## [Work to be completed]
Copy every line below that has the word "localparam" in it.
== Input data ==
$ cat src/verilog/ivmu_pkg.sv
// Shared sizes, register map and data types of the interrupt vector unit, imported by every block
package ivmu_pkg;

    // Source count and split into two priority halves
    localparam int IRQ_COUNT = 16;
    localparam int IRQ_HALF  = 8;

    // Vector width, also the register word width
    localparam int VEC_W = 32;

    // Register bus address width, decoded in full
    localparam int ADDR_W = 8;

    // Register map
    // Addresses below IRQ_COUNT select a vector table entry
    localparam logic [ADDR_W-1:0] CSR_MASK_ADDR   = 8'd16;
    localparam logic [ADDR_W-1:0] CSR_STATUS_ADDR = 8'd17;

    // One vector or one register word
    typedef logic [VEC_W-1:0] vec_t;

    // Source, mask or status pattern, bit i is source i
    typedef logic [IRQ_COUNT-1:0] irq_t;

    // Whole vector table packed together, entry i belongs to source i
    typedef logic [IRQ_COUNT-1:0][VEC_W-1:0] vec_table_t;

endpackage

$ cat src/verilog/ivmu_half_if.sv
// Per-half priority results passed from the encode stage to the final select stage
`timescale 1ns/10ps

interface ivmu_half_if
    import ivmu_pkg::*;
();

    // Winning vector of each half
    vec_t vec_hi;
    vec_t vec_lo;

    // Some unmasked source is pending in the half
    logic valid_hi;
    logic valid_lo;

    // Priority stage drives the registered results
    modport src (
        output vec_hi, vec_lo, valid_hi, valid_lo
    );

    // Select stage only reads them, no handshake since it moves every cycle
    modport dst (
        input vec_hi, vec_lo, valid_hi, valid_lo
    );

endinterface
===
## [Result of the exercise]
    localparam int IRQ_COUNT = 16;
    localparam int IRQ_HALF  = 8;
    localparam int VEC_W = 32;
    localparam int ADDR_W = 8;
    localparam logic [ADDR_W-1:0] CSR_MASK_ADDR   = 8'd16;
    localparam logic [ADDR_W-1:0] CSR_STATUS_ADDR = 8'd17;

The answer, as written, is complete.